◆ THE RECORDS ◆
= = = = = = =

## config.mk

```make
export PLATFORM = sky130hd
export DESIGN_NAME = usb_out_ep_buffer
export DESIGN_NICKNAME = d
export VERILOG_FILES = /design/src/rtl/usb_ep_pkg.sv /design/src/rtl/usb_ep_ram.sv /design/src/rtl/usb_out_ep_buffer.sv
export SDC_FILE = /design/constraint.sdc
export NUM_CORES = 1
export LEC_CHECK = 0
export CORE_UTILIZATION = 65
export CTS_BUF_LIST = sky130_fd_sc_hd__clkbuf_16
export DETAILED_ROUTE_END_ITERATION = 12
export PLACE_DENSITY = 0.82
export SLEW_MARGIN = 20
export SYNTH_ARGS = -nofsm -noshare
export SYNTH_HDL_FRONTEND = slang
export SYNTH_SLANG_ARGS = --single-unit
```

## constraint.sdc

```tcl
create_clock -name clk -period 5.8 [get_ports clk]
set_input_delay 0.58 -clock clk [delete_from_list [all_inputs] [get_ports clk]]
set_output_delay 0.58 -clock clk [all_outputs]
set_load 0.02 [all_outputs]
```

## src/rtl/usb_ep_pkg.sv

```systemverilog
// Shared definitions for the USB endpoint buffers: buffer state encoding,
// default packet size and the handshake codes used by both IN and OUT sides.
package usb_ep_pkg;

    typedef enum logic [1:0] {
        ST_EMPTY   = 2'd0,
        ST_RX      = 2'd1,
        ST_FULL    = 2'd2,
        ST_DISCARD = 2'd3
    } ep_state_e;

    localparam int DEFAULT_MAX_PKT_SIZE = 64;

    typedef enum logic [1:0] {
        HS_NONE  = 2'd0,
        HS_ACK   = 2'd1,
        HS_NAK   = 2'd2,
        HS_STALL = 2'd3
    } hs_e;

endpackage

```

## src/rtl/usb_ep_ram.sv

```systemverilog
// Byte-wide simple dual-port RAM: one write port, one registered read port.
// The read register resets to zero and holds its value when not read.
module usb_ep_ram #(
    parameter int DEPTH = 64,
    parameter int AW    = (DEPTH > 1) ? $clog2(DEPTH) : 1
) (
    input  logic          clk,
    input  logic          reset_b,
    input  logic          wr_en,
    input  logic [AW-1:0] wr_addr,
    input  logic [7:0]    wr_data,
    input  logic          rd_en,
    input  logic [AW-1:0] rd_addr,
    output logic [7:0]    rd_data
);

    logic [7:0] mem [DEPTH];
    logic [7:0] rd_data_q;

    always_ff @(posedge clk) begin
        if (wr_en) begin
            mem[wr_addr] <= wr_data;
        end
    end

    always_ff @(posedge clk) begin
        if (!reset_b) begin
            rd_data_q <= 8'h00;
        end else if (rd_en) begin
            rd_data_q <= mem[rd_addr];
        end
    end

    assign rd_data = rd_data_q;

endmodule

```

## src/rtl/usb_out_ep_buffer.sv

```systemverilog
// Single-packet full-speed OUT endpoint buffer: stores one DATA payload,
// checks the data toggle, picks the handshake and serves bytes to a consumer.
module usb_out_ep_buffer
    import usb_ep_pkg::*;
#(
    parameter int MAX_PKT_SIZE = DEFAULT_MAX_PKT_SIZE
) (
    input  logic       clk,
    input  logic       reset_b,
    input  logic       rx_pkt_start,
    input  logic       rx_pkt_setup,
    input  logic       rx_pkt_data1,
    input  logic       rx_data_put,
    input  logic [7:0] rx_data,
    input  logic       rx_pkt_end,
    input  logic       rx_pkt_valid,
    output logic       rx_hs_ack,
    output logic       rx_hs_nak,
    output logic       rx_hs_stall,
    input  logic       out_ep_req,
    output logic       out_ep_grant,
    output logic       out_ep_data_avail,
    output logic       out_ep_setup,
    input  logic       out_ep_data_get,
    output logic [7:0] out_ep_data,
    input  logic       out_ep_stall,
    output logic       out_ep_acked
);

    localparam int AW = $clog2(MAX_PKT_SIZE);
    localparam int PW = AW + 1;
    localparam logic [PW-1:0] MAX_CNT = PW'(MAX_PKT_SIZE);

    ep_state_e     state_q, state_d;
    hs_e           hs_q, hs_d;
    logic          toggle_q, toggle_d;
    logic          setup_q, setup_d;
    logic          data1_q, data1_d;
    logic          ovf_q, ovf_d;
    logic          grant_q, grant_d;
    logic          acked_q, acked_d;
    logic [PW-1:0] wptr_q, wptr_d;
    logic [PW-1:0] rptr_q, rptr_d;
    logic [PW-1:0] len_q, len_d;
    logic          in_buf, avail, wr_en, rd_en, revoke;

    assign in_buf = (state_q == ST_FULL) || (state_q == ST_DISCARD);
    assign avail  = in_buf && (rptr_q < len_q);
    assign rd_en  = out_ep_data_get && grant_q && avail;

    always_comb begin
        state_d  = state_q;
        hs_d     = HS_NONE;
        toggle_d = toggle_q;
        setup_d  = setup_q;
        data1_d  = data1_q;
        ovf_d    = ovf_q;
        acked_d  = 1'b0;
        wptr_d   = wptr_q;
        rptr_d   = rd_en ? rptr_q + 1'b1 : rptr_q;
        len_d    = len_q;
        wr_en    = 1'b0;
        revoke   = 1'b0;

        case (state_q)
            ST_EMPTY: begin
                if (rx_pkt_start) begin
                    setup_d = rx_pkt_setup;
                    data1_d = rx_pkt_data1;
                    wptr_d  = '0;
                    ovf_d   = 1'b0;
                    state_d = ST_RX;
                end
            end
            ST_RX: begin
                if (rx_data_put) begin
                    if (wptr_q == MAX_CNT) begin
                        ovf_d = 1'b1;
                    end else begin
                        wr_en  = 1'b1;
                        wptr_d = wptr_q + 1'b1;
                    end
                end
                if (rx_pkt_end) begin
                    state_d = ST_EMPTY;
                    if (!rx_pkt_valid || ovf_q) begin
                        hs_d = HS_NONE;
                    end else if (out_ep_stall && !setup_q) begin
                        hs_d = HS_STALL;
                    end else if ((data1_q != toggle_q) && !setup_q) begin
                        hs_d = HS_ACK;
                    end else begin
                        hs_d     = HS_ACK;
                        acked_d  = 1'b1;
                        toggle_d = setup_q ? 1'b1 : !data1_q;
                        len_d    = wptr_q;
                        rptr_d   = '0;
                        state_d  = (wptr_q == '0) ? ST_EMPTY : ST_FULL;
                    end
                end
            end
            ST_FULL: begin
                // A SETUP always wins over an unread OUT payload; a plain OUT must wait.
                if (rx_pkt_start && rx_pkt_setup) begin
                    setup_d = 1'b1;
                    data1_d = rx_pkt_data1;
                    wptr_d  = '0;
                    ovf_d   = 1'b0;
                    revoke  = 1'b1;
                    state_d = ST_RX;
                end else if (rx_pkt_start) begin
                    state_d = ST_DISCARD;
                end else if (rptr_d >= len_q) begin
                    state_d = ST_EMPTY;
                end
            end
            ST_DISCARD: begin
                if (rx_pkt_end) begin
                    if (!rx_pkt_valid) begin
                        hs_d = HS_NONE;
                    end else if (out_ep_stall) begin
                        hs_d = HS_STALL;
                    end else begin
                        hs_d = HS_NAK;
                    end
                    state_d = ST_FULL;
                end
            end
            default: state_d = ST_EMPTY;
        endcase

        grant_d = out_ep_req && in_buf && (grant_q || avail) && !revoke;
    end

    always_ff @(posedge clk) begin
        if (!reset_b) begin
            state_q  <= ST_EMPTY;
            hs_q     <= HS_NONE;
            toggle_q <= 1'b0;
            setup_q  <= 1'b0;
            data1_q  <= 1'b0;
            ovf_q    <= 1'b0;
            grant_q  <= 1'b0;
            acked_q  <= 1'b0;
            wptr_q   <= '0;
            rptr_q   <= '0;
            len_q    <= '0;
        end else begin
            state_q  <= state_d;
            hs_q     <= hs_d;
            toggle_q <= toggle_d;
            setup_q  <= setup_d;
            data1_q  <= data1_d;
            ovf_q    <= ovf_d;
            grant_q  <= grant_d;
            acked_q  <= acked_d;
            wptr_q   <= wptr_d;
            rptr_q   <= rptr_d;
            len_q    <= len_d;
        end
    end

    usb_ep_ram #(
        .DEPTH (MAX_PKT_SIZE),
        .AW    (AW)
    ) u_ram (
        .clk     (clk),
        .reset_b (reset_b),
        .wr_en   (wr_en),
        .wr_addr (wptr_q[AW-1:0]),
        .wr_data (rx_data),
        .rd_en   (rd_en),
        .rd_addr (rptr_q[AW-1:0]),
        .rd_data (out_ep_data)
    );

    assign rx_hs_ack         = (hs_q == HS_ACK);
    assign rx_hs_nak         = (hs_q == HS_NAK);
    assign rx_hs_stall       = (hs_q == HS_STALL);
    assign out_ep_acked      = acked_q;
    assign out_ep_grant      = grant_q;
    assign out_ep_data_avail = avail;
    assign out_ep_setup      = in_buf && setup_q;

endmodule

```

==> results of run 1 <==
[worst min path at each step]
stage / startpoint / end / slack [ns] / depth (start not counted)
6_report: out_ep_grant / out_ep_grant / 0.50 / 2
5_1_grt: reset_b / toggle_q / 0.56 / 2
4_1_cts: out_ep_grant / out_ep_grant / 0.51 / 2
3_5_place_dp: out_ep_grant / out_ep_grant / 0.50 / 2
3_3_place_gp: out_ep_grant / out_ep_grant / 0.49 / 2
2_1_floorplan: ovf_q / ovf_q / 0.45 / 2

= = = = = = =

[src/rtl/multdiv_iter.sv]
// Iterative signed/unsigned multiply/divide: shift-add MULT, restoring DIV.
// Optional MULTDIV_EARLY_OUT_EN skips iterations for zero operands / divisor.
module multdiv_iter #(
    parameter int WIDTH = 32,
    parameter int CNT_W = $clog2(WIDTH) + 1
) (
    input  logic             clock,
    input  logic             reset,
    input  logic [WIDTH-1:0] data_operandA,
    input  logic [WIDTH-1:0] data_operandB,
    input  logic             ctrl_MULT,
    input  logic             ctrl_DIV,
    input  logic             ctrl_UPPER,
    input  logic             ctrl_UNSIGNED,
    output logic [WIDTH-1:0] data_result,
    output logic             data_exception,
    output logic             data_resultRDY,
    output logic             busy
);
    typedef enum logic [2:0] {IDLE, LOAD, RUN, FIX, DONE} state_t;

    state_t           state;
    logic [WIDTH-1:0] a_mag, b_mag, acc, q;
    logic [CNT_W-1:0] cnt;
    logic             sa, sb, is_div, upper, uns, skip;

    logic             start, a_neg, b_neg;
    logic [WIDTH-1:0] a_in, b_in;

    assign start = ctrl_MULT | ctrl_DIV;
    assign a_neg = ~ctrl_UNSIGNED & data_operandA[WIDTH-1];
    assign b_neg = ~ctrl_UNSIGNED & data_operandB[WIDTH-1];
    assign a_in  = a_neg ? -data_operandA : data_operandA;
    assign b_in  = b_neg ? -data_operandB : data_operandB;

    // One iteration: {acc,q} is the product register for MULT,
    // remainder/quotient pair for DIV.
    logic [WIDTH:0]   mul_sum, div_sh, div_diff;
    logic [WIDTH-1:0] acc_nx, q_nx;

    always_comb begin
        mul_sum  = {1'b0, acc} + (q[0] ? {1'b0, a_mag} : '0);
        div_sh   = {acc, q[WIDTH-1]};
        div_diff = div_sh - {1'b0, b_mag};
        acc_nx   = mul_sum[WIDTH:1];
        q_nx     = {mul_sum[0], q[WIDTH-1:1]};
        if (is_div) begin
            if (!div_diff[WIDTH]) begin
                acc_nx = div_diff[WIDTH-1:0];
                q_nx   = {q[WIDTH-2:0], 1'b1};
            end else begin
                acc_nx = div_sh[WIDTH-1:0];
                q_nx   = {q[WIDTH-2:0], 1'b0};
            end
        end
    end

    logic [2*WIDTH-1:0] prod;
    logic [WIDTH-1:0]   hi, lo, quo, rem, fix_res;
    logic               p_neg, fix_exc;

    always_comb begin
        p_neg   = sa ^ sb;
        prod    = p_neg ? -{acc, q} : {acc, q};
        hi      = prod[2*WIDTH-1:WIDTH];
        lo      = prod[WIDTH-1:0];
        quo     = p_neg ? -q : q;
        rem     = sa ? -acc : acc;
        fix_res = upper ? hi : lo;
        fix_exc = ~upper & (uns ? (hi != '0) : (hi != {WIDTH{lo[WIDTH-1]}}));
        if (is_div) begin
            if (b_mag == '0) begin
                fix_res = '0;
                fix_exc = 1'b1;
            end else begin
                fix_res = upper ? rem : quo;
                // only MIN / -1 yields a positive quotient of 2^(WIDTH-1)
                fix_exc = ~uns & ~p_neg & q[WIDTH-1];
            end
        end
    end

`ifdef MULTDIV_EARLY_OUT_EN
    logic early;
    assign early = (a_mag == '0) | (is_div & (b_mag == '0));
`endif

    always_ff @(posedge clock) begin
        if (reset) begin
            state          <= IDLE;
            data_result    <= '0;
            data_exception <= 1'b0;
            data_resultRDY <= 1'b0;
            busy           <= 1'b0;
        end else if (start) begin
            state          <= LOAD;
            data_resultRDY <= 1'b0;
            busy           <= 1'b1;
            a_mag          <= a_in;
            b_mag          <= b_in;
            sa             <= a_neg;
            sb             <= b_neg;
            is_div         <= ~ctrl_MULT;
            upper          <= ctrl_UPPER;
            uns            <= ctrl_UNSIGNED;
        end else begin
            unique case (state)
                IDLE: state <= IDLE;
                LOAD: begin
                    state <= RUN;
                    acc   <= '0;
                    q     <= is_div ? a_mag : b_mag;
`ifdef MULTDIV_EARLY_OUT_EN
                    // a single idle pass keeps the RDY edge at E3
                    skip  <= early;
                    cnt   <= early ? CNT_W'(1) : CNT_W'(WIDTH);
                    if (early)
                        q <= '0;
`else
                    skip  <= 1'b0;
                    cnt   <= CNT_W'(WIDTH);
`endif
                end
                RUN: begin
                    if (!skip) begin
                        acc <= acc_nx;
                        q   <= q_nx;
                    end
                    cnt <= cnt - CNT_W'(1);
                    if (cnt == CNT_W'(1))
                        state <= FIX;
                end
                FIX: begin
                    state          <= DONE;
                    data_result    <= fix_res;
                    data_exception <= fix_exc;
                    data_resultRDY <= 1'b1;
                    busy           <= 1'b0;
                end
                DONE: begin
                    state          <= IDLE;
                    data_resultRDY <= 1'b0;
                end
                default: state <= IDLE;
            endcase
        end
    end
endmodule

= = = = = = =

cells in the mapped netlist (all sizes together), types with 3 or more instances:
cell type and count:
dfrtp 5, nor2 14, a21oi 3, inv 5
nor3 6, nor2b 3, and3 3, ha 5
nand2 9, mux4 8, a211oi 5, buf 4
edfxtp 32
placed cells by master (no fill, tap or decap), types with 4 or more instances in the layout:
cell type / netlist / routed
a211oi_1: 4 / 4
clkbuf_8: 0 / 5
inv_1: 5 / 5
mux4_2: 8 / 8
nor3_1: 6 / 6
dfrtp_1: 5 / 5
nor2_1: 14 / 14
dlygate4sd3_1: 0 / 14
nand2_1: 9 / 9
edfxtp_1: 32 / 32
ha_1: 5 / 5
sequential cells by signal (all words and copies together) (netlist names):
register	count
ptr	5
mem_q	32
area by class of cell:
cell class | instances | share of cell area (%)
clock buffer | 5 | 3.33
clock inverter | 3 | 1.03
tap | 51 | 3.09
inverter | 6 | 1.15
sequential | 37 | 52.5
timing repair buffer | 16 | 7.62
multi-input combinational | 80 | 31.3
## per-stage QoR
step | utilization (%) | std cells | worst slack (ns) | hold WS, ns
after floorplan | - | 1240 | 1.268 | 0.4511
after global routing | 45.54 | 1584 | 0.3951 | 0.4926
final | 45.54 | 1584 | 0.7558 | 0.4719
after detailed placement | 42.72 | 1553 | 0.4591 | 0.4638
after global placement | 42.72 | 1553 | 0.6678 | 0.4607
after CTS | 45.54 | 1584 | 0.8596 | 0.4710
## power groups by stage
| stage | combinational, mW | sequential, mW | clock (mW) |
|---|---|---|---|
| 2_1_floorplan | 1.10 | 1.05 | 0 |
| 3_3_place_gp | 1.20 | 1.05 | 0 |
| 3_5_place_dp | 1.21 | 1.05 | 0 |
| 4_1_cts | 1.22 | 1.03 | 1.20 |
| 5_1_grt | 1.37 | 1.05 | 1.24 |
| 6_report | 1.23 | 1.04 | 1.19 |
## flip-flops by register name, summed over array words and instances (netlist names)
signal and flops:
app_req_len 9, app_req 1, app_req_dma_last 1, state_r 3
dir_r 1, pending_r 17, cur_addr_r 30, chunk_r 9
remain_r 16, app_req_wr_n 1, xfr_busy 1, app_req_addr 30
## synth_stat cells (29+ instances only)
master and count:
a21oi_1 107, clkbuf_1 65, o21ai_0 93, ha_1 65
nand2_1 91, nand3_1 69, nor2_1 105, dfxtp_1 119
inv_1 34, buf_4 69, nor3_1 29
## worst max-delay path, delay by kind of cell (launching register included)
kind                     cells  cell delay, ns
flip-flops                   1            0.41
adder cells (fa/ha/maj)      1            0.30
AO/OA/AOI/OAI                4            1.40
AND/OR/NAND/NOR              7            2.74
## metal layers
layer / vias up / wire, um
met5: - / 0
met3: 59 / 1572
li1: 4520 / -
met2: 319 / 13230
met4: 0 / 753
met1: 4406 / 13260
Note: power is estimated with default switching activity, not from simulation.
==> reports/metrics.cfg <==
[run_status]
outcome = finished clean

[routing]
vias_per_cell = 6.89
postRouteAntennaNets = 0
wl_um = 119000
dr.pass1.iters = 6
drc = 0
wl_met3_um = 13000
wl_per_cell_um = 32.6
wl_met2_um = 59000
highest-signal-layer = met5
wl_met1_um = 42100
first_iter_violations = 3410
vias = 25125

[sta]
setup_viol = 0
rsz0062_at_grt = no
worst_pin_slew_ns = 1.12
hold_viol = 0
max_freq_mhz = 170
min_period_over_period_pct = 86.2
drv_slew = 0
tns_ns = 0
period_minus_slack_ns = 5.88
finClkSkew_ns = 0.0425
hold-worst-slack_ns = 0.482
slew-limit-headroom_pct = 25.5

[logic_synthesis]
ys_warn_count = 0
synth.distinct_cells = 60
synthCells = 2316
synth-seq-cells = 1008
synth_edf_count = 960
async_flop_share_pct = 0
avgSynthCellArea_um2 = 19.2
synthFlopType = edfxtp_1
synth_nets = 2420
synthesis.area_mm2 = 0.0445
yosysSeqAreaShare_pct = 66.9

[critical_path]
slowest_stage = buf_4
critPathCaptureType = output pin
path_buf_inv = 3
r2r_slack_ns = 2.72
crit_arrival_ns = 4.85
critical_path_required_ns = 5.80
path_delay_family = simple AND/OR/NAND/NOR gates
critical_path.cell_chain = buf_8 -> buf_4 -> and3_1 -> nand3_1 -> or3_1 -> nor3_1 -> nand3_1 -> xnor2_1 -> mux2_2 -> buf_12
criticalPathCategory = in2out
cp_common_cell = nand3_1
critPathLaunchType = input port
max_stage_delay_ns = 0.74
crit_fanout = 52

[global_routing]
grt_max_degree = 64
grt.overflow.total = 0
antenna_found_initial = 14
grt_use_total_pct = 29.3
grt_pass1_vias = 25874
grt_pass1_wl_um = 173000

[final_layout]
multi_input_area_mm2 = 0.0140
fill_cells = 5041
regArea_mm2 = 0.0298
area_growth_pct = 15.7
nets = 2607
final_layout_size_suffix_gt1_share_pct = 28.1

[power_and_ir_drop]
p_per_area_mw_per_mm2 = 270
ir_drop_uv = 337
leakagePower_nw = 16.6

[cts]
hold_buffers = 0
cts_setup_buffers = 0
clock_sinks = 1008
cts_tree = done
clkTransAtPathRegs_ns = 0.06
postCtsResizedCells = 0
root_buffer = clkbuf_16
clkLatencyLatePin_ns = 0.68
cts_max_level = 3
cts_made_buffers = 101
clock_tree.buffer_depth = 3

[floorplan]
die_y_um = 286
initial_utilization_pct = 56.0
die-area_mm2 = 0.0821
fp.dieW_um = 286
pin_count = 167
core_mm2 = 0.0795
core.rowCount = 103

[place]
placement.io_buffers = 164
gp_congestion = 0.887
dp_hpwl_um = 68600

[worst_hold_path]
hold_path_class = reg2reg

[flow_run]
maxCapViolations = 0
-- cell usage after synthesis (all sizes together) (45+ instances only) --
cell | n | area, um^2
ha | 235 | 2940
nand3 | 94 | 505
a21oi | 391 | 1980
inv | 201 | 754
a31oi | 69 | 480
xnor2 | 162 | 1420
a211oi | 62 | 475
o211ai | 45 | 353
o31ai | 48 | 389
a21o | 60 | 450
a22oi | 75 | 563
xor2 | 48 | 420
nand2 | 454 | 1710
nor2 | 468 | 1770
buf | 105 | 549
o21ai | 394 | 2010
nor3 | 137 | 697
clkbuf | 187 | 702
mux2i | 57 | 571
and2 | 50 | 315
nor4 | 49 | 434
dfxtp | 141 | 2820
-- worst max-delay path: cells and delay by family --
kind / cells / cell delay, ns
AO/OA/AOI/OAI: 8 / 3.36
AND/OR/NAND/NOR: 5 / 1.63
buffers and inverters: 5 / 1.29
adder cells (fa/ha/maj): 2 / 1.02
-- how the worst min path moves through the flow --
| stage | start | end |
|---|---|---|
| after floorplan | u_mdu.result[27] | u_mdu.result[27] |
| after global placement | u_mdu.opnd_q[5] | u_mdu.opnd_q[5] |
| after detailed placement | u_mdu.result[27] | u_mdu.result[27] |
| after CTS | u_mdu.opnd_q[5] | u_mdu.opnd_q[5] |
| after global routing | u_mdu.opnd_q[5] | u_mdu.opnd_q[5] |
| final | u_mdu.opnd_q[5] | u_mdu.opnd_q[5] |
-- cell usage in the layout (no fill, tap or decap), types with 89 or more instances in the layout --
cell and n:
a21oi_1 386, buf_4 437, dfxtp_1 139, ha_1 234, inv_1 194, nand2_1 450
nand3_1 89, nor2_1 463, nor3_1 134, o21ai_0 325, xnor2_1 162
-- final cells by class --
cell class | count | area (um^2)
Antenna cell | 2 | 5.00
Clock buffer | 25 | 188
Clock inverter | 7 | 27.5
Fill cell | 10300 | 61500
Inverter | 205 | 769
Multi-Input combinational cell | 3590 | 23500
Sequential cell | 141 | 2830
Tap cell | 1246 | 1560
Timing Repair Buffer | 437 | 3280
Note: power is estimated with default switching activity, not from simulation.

= = = = = = =

◆ EXERCISE REQUIREMENTS ◆
Scan the material for lines that hold the word "adder", then say how many there are and nothing else.

◆ ANSWER FOR THE TASK ◆
2